Collected data:

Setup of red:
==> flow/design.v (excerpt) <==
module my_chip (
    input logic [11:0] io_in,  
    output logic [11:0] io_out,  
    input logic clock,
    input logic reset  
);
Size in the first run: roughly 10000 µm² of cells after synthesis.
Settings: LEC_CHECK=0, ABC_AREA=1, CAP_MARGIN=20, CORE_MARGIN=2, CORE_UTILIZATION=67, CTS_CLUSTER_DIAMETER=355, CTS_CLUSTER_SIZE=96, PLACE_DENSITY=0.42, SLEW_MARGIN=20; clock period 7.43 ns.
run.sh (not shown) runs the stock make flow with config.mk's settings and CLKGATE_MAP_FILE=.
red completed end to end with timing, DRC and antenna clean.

...

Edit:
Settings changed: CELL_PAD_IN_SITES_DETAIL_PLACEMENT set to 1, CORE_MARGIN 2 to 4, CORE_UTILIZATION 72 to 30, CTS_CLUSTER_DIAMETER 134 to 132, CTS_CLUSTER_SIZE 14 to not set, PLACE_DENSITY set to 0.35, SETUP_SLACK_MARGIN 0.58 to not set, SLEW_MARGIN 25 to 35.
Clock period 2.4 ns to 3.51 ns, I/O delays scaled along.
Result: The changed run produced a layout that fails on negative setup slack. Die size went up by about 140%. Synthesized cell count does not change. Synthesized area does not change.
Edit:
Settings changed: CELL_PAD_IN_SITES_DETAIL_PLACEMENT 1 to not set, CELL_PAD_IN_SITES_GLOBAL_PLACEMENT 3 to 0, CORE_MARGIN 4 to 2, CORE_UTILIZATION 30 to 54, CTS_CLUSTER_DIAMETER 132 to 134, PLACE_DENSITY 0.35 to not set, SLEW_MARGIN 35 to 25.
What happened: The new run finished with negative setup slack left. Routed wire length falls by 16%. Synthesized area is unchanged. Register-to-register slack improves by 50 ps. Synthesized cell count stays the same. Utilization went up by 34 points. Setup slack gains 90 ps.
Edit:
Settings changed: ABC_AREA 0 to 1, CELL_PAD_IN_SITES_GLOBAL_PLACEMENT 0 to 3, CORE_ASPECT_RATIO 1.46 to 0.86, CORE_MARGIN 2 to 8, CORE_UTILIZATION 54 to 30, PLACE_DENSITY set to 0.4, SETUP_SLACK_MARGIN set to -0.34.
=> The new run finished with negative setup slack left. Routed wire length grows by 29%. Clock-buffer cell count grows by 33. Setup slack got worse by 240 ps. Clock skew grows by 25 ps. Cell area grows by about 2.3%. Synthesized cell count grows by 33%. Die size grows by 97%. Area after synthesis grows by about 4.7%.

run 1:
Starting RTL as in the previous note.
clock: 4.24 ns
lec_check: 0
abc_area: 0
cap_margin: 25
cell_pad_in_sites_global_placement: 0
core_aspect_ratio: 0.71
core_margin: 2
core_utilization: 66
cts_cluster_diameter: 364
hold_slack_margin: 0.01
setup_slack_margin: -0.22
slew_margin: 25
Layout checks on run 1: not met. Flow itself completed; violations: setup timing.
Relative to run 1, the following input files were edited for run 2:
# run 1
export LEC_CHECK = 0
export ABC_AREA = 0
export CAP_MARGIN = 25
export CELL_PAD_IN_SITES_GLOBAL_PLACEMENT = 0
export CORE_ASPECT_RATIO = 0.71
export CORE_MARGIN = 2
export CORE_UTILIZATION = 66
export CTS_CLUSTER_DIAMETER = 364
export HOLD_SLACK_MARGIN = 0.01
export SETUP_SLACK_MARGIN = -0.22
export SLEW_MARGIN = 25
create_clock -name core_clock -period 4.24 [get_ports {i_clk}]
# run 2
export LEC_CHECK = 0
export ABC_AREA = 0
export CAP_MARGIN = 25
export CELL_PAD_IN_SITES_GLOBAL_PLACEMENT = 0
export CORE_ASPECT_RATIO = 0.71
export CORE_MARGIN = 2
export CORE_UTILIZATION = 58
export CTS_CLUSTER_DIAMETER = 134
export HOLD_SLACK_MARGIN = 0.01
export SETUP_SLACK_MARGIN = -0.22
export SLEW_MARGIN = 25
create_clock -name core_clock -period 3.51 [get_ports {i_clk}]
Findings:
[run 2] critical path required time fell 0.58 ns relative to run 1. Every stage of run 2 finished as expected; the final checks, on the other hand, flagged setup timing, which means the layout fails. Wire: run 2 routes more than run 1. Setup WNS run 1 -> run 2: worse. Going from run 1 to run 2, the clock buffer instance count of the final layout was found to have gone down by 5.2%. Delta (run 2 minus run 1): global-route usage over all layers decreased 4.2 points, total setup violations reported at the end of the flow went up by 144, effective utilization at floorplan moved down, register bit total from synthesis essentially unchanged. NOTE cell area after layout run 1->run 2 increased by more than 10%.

==

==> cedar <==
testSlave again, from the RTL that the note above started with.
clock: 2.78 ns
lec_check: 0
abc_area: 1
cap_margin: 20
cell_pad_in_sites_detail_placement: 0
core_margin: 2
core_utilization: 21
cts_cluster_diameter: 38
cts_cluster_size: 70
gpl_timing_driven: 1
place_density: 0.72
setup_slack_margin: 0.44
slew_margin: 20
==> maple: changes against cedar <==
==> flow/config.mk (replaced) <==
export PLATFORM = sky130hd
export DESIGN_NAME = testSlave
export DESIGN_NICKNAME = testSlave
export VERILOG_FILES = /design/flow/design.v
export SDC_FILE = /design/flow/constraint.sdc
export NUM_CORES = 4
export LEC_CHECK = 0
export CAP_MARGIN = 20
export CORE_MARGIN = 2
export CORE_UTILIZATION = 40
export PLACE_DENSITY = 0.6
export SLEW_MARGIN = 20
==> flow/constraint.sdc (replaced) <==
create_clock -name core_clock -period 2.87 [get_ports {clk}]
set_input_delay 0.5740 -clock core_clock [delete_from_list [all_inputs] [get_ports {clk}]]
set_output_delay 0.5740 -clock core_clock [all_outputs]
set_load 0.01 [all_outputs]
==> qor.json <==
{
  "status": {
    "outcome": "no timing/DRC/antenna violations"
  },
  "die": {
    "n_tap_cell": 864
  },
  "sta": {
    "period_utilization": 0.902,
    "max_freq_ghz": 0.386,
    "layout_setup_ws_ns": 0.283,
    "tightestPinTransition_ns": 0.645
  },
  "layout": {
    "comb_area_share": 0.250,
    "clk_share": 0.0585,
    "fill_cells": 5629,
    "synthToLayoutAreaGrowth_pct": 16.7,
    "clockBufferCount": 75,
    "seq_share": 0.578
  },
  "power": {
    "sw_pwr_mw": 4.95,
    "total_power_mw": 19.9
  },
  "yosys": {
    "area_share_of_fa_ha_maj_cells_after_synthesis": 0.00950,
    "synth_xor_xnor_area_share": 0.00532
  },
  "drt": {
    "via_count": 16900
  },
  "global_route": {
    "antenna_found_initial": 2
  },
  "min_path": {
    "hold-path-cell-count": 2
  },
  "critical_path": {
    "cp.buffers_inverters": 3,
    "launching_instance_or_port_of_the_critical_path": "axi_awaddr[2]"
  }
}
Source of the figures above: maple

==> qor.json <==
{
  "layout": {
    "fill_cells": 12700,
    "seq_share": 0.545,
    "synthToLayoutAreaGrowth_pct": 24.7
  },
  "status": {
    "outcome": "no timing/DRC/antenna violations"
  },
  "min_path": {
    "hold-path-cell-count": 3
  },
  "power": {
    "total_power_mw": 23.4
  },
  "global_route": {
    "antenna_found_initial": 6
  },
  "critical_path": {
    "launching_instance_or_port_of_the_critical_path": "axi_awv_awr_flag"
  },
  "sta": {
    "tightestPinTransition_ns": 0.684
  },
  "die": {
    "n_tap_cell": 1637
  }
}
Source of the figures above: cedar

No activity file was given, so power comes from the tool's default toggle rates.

WORK REQUIRED | Please show every line of the entries above that contains the word "Synthesized".

ANSWER TO THE EXERCISE |
Result: The changed run produced a layout that fails on negative setup slack. Die size went up by about 140%. Synthesized cell count does not change. Synthesized area does not change.
What happened: The new run finished with negative setup slack left. Routed wire length falls by 16%. Synthesized area is unchanged. Register-to-register slack improves by 50 ps. Synthesized cell count stays the same. Utilization went up by 34 points. Setup slack gains 90 ps.
=> The new run finished with negative setup slack left. Routed wire length grows by 29%. Clock-buffer cell count grows by 33. Setup slack got worse by 240 ps. Clock skew grows by 25 ps. Cell area grows by about 2.3%. Synthesized cell count grows by 33%. Die size grows by 97%. Area after synthesis grows by about 4.7%.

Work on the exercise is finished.